(Stored items)
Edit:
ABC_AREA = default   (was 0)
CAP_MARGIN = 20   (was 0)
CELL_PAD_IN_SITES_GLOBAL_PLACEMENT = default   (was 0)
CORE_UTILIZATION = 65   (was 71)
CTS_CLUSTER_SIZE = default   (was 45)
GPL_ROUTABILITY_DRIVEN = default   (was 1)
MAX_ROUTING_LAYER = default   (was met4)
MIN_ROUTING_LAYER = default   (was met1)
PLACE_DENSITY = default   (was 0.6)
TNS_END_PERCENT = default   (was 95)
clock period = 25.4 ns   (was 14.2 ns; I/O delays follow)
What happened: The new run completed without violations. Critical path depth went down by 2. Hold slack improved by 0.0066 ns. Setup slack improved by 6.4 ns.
## wip/garnet
// main
module main(clk, buttons, init_cells, leds, rgb, cols, rows);
export LEC_CHECK = 0
export CAP_MARGIN = 20
export CORE_MARGIN = 2
export CORE_UTILIZATION = 72
export CTS_CLUSTER_DIAMETER = 80
export CTS_CLUSTER_SIZE = 42
export SETUP_SLACK_MARGIN = 0.78
export SLEW_MARGIN = 20
create_clock -name core_clock -period 3.24 [get_ports {clk}]
run.sh (not shown) runs the stock make flow with config.mk's settings and CLKGATE_MAP_FILE=.
wip/garnet is listed as incomplete: the tool reported an error in global routing (5_1_grt) and the run ended there.
--- input diff wip/garnet..wip/ember ---
Settings: clearing CTS_CLUSTER_SIZE, which used to be 42; clearing SETUP_SLACK_MARGIN, which used to be 0.78.
## What came out
Reported for wip/garnet and wip/ember, post-synthesis instance area turned out identical to the last digit. wip/ember -> wip/garnet: chip width delta 0, exact match. Per the comparison of wip/ember with wip/garnet, mean instance size in the synthesized netlist saw little to no change; half-perimeter wire length after placement saw a decrease; number of sinks handled by clock tree synthesis saw little to no change. Number of buffers added by the clock tree synthesis step: wip/garnet vs wip/ember identical. wip/ember finished all stages; the layout is clean. Relative to wip/garnet, weighted congestion at the end of routability-driven global placement has gone up in wip/ember. Re buffer count from post-CTS setup fixing: wip/garnet and wip/ember aren't equal, and the higher value belongs to wip/garnet.
Input-level comparison between wip/delta and wip/ember:
Settings: changing CORE_UTILIZATION from 72 to 66; removing CTS_CLUSTER_DIAMETER (formerly 80); setting PLACE_DENSITY to 0.6 for the first time; changing the clock period (ns, I/O delays scaled along) from 3.24 to 3.83.
Findings:
wip/delta went all the way through synthesis, placement and routing and the layout is clean on timing, DRC and antenna.
wip/ember: flow completed, timing, DRC and antenna clean
Per the comparison of wip/delta with wip/ember, minimum setup slack in the final design moved up; vertical die dimension moved up.
[inputs] wip/fjord vs wip/delta
Settings: setting SETUP_SLACK_MARGIN to 1.03 for the first time; changing CORE_UTILIZATION from 66 to 63; removing PLACE_DENSITY (formerly 0.6); changing the clock period (ns, I/O delays scaled along) from 3.83 to 3.77.
Notes after the runs:
Going from wip/delta to wip/fjord, synthesis-to-layout area growth shows an increase of 25 points; worst reg-to-reg path cell count shows an increase of 1.
Compare wip/fjord and wip/delta | cell resize tally after clock tree synthesis lower: wip/delta
CTS buffer count: wip/delta vs wip/fjord identical
Hold slack up 0.0054 ns in wip/fjord wrt wip/delta
Taking wip/delta as the reference, in wip/fjord critical path depth moved up; core utilization +13 points.
Compared with wip/delta, wip/fjord shows a higher clock skew.

========
## v17
Starting RTL as in the previous note.
// main
module main(clk, buttons, init_cells, leds, rgb, cols, rows);
parameter game_divider = 8;  
parameter display_divider = 2;  
parameter N = 8;  
parameter M = N + 2;  
initial if (N < 3) $error("N has to be >= 3 to make for interesting patterns.");
initial if (M !== (N+2)) $error("M must N+2=%d, not %d", N+2,M);  
input wire clk;
input wire [1:0] buttons;
logic rst; always_comb rst = buttons[0];  
input wire [N*N-1:0] init_cells;  
output logic [1:0] leds;
output logic [2:0] rgb;
output wire [N-1:0] cols;
output wire [N-1:0] rows;
logic [game_divider:0] game_counter;
logic [display_divider:0] display_counter;
logic rst_game; always_comb rst_game = buttons[0] | buttons[1];
logic step_game;
logic [$clog2(N):0] x;
wire [M*M-1:0] bordered_cells_q;  
wire [M*M-1:0] bordered_cells_d; 
logic [M*M-1:0] bordered_cells_0;  
logic [N*N-1:0] cells_q;  
logic [N*N-1:0] cells_0;  
always_comb begin : io_logic 
    leds[0] = buttons[0] ^ buttons[1];
    leds[1] = buttons[0] & buttons[1];
    rgb[0] = ~( buttons[0] & ~buttons[1]);
    rgb[1] = ~(~buttons[0] &  buttons[1]);
    rgb[2] = ~( buttons[0] &  buttons[1]);
end
led_array_driver #(.ROWS(N), .COLS(N), .N(N)) LED_DRIVER (
  .ena(1'b1),
  .cells(cells_q),
  .x(x),
  .rows(rows[N-1:0]),
  .cols(cols[N-1:0])
);
generate
  genvar r;
  for (r = 0; r < M; r = r + 1) begin : init_rows
    if ((r == 0) || (r == M-1)) begin : border_row
      always_comb bordered_cells_0[M*(r+1)-1:M*r] = 0;
    end else begin : inner_row
      always_comb bordered_cells_0[M*(r+1)-1:M*r] = {1'b0, init_cells[N*r-1:N*(r-1)], 1'b0};
    end
  end
endgenerate
function int cell_index(int i, int j);
  cell_index = M*j + i;
endfunction
generate
  genvar i;
  genvar j;
  for (i = 0; i < M; i = i + 1) begin : cells_x
    for (j = 0; j < M; j = j + 1) begin : cells_y
      if ( (i > 0) && (i < (M-1)) && (j > 0) && (j < (M-1)) ) begin
        conway_cell CELL(
          .clk(clk), .rst(rst_game), .ena(step_game),
          .neighbors({
  ...
make LEC_CHECK=0 CAP_MARGIN=10 CELL_PAD_IN_SITES_DETAIL_PLACEMENT=0 CORE_ASPECT_RATIO=0.97 CORE_MARGIN=2 CORE_UTILIZATION=72 CTS_CLUSTER_DIAMETER=232 CTS_CLUSTER_SIZE=15 HOLD_SLACK_MARGIN=-0.08 SETUP_SLACK_MARGIN=0.16 SLEW_MARGIN=20 finish   # period 2.97 ns
v17 did not finish; the tool stopped in global routing with error DPL-0038.
[inputs] v58 vs v17
Settings: clearing SETUP_SLACK_MARGIN, which used to be 0.16; swapping 72 for 65 in CORE_UTILIZATION; clearing CELL_PAD_IN_SITES_DETAIL_PLACEMENT, which used to be 0; clearing HOLD_SLACK_MARGIN, which used to be -0.08; clearing CTS_CLUSTER_DIAMETER, which used to be 232; clearing CORE_ASPECT_RATIO, which used to be 0.97; putting PLACE_DENSITY at 0.6 where nothing was set; swapping 10 for 20 in CAP_MARGIN; clearing CTS_CLUSTER_SIZE, which used to be 15; swapping 2.97 for 4.52 in the clock period (ns, I/O delays scaled along).
Findings:
Of v17 and v58, only v58 finishes the flow clean. Measured against each other, v17 and v58 differ in number of cells after detailed placement, the lower figure coming from v58. Measured against v17, the global placement routability congestion of v58 comes out at 0.935 times the reference value. Comparing v17 and v58, the lower starting density of the core was measured on v58. Compare v17 and v58 | number of placement rows higher: v58. Delta (v58 minus v17): cell area reported after detailed placement went down by 5.2%, setup slack after placement has increased, die area picked up an extra 10%, x dimension of the die higher.
[inputs] v44 vs v58
Settings: changing CORE_UTILIZATION from 65 to 64; removing PLACE_DENSITY (formerly 0.6); changing the clock period (ns, I/O delays scaled along) from 4.52 to 5.42.
Findings:
Per the comparison of v44 with v58, final standard cell area without fillers went down. Minimum setup slack in the final design sits higher in v44 than in v58.

========
## MS
main again, from the RTL that the note above started with.
clock: 2.94 ns
lec_check: 0
abc_area: 1
cap_margin: 20
core_margin: 2
core_utilization: 72
cts_cluster_diameter: 29
cts_cluster_size: 73
hold_slack_margin: 0.27
place_density_lb_addon: 0.02
setup_slack_margin: 0.57
slew_margin: 20
The flow ended early for MS: it failed with a tool error in 5_1_grt.
> inputs changed (MS -> TR)
- removing HOLD_SLACK_MARGIN (formerly 0.27)
- removing PLACE_DENSITY_LB_ADDON (formerly 0.02)
- removing CTS_CLUSTER_DIAMETER (formerly 29)
- removing CTS_CLUSTER_SIZE (formerly 73)
- removing SETUP_SLACK_MARGIN (formerly 0.57)
- removing ABC_AREA (formerly 1)
- changing CORE_UTILIZATION from 72 to 65
- changing the clock period (ns, I/O delays scaled along) from 2.94 to 5.4
## What came out
Of MS and TR, only MS never reached the final stage. MS → TR: placement-stage cell area went down about 2.7%, total cell area reported by yosys after synthesis went up by 0.49%, synthesized cell count now smaller.

========
## old
main again, from the RTL that the note above started with.
==> flow/config.mk <==
export PLATFORM = sky130hd
export DESIGN_NAME = main
export DESIGN_NICKNAME = main
export VERILOG_FILES = /design/flow/design.v
export SDC_FILE = /design/flow/constraint.sdc
export NUM_CORES = 4
export LEC_CHECK = 0
export CAP_MARGIN = 20
export CORE_MARGIN = 2
export CORE_UTILIZATION = 72
export CTS_CLUSTER_DIAMETER = 80
export CTS_CLUSTER_SIZE = 47
export SETUP_SLACK_MARGIN = 0.8
export SLEW_MARGIN = 20
==> flow/constraint.sdc <==
create_clock -name core_clock -period 3.24 [get_ports {clk}]
set_input_delay 0.6480 -clock core_clock [delete_from_list [all_inputs] [get_ports {clk}]]
set_output_delay 0.6480 -clock core_clock [all_outputs]
set_load 0.01 [all_outputs]
Status(old) = ERROR, stage = global routing (5_1_grt)
Setup changes, old to new
diff --git a/flow/config.mk b/flow/config.mk
--- a/flow/config.mk
+++ b/flow/config.mk
@@ -9,6 +9,4 @@
 export CORE_MARGIN = 2
-export CORE_UTILIZATION = 72
-export CTS_CLUSTER_DIAMETER = 80
-export CTS_CLUSTER_SIZE = 47
-export SETUP_SLACK_MARGIN = 0.8
+export CORE_UTILIZATION = 40
+export PLACE_DENSITY = 0.6
 export SLEW_MARGIN = 20
==> flow/constraint.sdc <==
create_clock -name core_clock -period 4.51 [get_ports {clk}]
set_input_delay 0.9020 -clock core_clock [delete_from_list [all_inputs] [get_ports {clk}]]
set_output_delay 0.9020 -clock core_clock [all_outputs]
set_load 0.01 [all_outputs]
==> results <==
new has completed all stages; timing, DRC and antenna checks passed. Comparing old and new, x dimension of the die is higher on new. NOTE final weighted congestion of routability-driven global placement old->new decreased by a few percent. Between old and new, initial core utilization decreased. Reported for old and new, synthesized area turned out identical to the last digit. Compared with old, new shows worst slack at placement higher by 0.72 ns.

========
Setup of v26:
main again, from the RTL that the note above started with.
clock: 7.65 ns
lec_check: 0
abc_area: 0
cap_margin: 35
core_margin: 9
core_utilization: 40
gpl_timing_driven: 1
place_density: 0.6
setup_slack_margin: -0.22
slew_margin: 20
v26: no failed stages, no open violations at the end
Modified inputs, v27 compared to v26
- a change of GPL_TIMING_DRIVEN from 1 to 0
- a change of CORE_MARGIN from 9 to 3
- an added MAX_ROUTING_LAYER of met5
- an added TNS_END_PERCENT of 25
- a change of the clock period (ns, I/O delays scaled along) from 7.65 to 6.49
==> results <==
- Per the comparison of v27 with v26, number of vias per cell moved up; sequential portion of the cell area level; setup slack moved down.
Input-level comparison between v51 and v27:
- a deleted ABC_AREA that had been 0
- a change of CORE_MARGIN from 3 to 2
- a deleted SETUP_SLACK_MARGIN that had been -0.22
- a deleted TNS_END_PERCENT that had been 25
- a deleted MAX_ROUTING_LAYER that had been met5
- a deleted GPL_TIMING_DRIVEN that had been 0
- an added CTS_CLUSTER_DIAMETER of 104
- a change of CAP_MARGIN from 35 to 20
- a change of CORE_UTILIZATION from 40 to 72
- a change of the clock period (ns, I/O delays scaled along) from 6.49 to 2.94
[summary]
| v51 | all stages done | FAIL | setup timing |. Diff v27 -> v51: largest net degree at the start of global routing increased by 29 relative to the old numbers; layout overhead on the synthesized area shows an increase of 13 points. Compared to v27, v51 leaves less free space in the core. Route | v51 vs v27 | wire longer in v51. Relative to v27, the met2 layer usage reported by global route of v51 is higher by 33 points. When v51 is measured against v27, its global-route wire length before repair turns out 4.8% higher.
[inputs] v55 vs v51
- CTS_CLUSTER_DIAMETER removed (was 104)
- CORE_UTILIZATION changed from 72 to 40
- the clock period (ns, I/O delays scaled along) changed from 2.94 to 7.0
## What came out
Every stage of the flow completed for v55, and the final layout passed the timing, design-rule and antenna checks. Compared with v51, v55 improves via count. Looking at data required time at the worst endpoint, v55 sits 2.54 ns higher than v51 does. Area occupied by multi-input gates, v55 vs v51: down by a few percent. Delta (v55 minus v51): cell area reported after detailed placement has decreased, critical path depth shows a reduction of 8, utilization has decreased, setup total negative slack rose 2.80 ns, number of multi-input combinational cells in the layout stayed essentially flat. v51 ended up with cells_x[5].cells_y[5].genblk1.CELL.state_q$_DFFE_PP_ as its critical path endpoint; v55 ended up with leds[0]. Cmp v55 and v51 / final worst slack / lower: v51. Buffering overhead, v55 and v51: lower on v55.

========
## job 8503
main again, from the RTL that the note above started with.
Settings: LEC_CHECK=0, CAP_MARGIN=5, CELL_PAD_IN_SITES_DETAIL_PLACEMENT=2, CELL_PAD_IN_SITES_GLOBAL_PLACEMENT=2, CORE_ASPECT_RATIO=0.6, CORE_MARGIN=4, CORE_UTILIZATION=29, GPL_ROUTABILITY_DRIVEN=0, GPL_TIMING_DRIVEN=0, HOLD_SLACK_MARGIN=0.2, MIN_ROUTING_LAYER=met2, PLACE_DENSITY_LB_ADDON=0.14, SETUP_SLACK_MARGIN=1.03, SLEW_MARGIN=35; clock period 6.76 ns.
Job 8503: no failed stages, no open violations at the end
The inputs of job 8706 differ from those of job 8503 as listed below.
Settings: CORE_UTILIZATION changed from 29 to 40; HOLD_SLACK_MARGIN removed (was 0.2); GPL_TIMING_DRIVEN removed (was 0); PLACE_DENSITY_LB_ADDON removed (was 0.14); CAP_MARGIN changed from 5 to 20; CELL_PAD_IN_SITES_GLOBAL_PLACEMENT removed (was 2); MIN_ROUTING_LAYER removed (was met2); CELL_PAD_IN_SITES_DETAIL_PLACEMENT removed (was 2); CORE_ASPECT_RATIO changed from 0.6 to 1.19; GPL_ROUTABILITY_DRIVEN removed (was 0); SLEW_MARGIN changed from 35 to 20; SETUP_SLACK_MARGIN removed (was 1.03); the clock period (ns, I/O delays scaled along) changed from 6.76 to 7.0.
Findings:
Changes observed in job 8706 relative to job 8503: via count shrank by about 30%; clock-buffer cell count shrank by 3; register clock-pin slew on the reported worst setup and hold paths held steady; clock network area share held steady. Of the two candidates, job 8503 has the worse routed wire length and job 8706 the better one. Taking job 8706 as 1.0, job 8503 lands at 1.4 on tap cell count.
diff inputs: job 8706 => job 6475
Settings: CTS_CLUSTER_SIZE now 98, previously not set; HOLD_SLACK_MARGIN now -0.07, previously not set; CELL_PAD_IN_SITES_GLOBAL_PLACEMENT now 3, previously not set; PLACE_DENSITY now 0.6, previously not set; CORE_MARGIN now 2, was 4; CTS_CLUSTER_DIAMETER now 284, previously not set; CORE_ASPECT_RATIO now 0.5, was 1.19.
==> comparison <==
The faster design of the two is job 8706; job 6475 tops out lower.
When job 6475 is set beside job 8706, its total global-route track usage turns out to be 2.7 points larger.
Taking job 8706 as the reference, in job 6475 fraction of the yosys area taken by sequential cells roughly the same, final HPWL from detailed placement higher, register-to-register slack lower, pin count of the biggest net entering global routing lower.
NOTE: number of non-clock buffers in job 6475 exceeds that of job 8706
From job 8706 to job 6475 the numbers moved as follows: area overhead of the layout relative to synthesis saw little to no change; shortest clock period the worst path allows after layout saw an increase.
In terms of count of nets after finishing, job 6475 and job 8706 differ only marginally.
The following lists how job 3693 was set up differently from job 6475:
Settings: changing CTS_CLUSTER_DIAMETER from 284 to 379; changing CTS_CLUSTER_SIZE from 98 to 13; changing SLEW_MARGIN from 20 to 0; removing PLACE_DENSITY (formerly 0.6); setting PLACE_DENSITY_LB_ADDON to 0.03 for the first time; setting SETUP_SLACK_MARGIN to 1.33 for the first time; changing HOLD_SLACK_MARGIN from -0.07 to -0.1; setting ABC_AREA to 1 for the first time; changing CELL_PAD_IN_SITES_GLOBAL_PLACEMENT from 3 to 2; setting TNS_END_PERCENT to 15 for the first time; changing CORE_ASPECT_RATIO from 0.5 to 1.19.
## What came out
- Job 3693: flow completed, timing, DRC and antenna clean
- In the reports for job 6475 and job 3693, the larger area fraction in mux cells belongs to job 6475.
- Post-synth area from yosys stat: job 3693 < job 6475
- The depth of the most critical reg-to-reg path of job 3693 is lower than that of job 6475.
- Synthesized area per cell went down by more than 10% going from job 6475 to job 3693.
- On number of tap cells added at floorplan, the higher figure sits with job 6475, not job 3693.
- Diff job 6475 -> job 3693 | die area | decrease of about 0.7%
- Proportion of synthesized chip area in sequential cells: job 6475 vs job 3693 — no meaningful difference
Input-level comparison between job 3899 and job 3693:
Settings: TNS_END_PERCENT removed (was 15); CORE_ASPECT_RATIO changed from 1.19 to 0.5; SETUP_SLACK_MARGIN changed from 1.33 to -0.69; CELL_PAD_IN_SITES_GLOBAL_PLACEMENT changed from 2 to 3.
--- outcome ---
In job 3899 the worst setup slack turned out 0.015 ns higher than in job 3693. Compared with job 3693, in job 3899 total of clock buffers placed in the layout +3; global-route usage +1.0 points; routed wire length +about 7.5%; total die area ~0 delta. In the metrics for job 3693 and job 3899, the one carrying the lower headroom to the max-slew limit is job 3899.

:: Directions for this task ::
Take from the entries every line that has the string "tool".

:: Task solution ::
wip/garnet is listed as incomplete: the tool reported an error in global routing (5_1_grt) and the run ended there.
v17 did not finish; the tool stopped in global routing with error DPL-0038.
The flow ended early for MS: it failed with a tool error in 5_1_grt.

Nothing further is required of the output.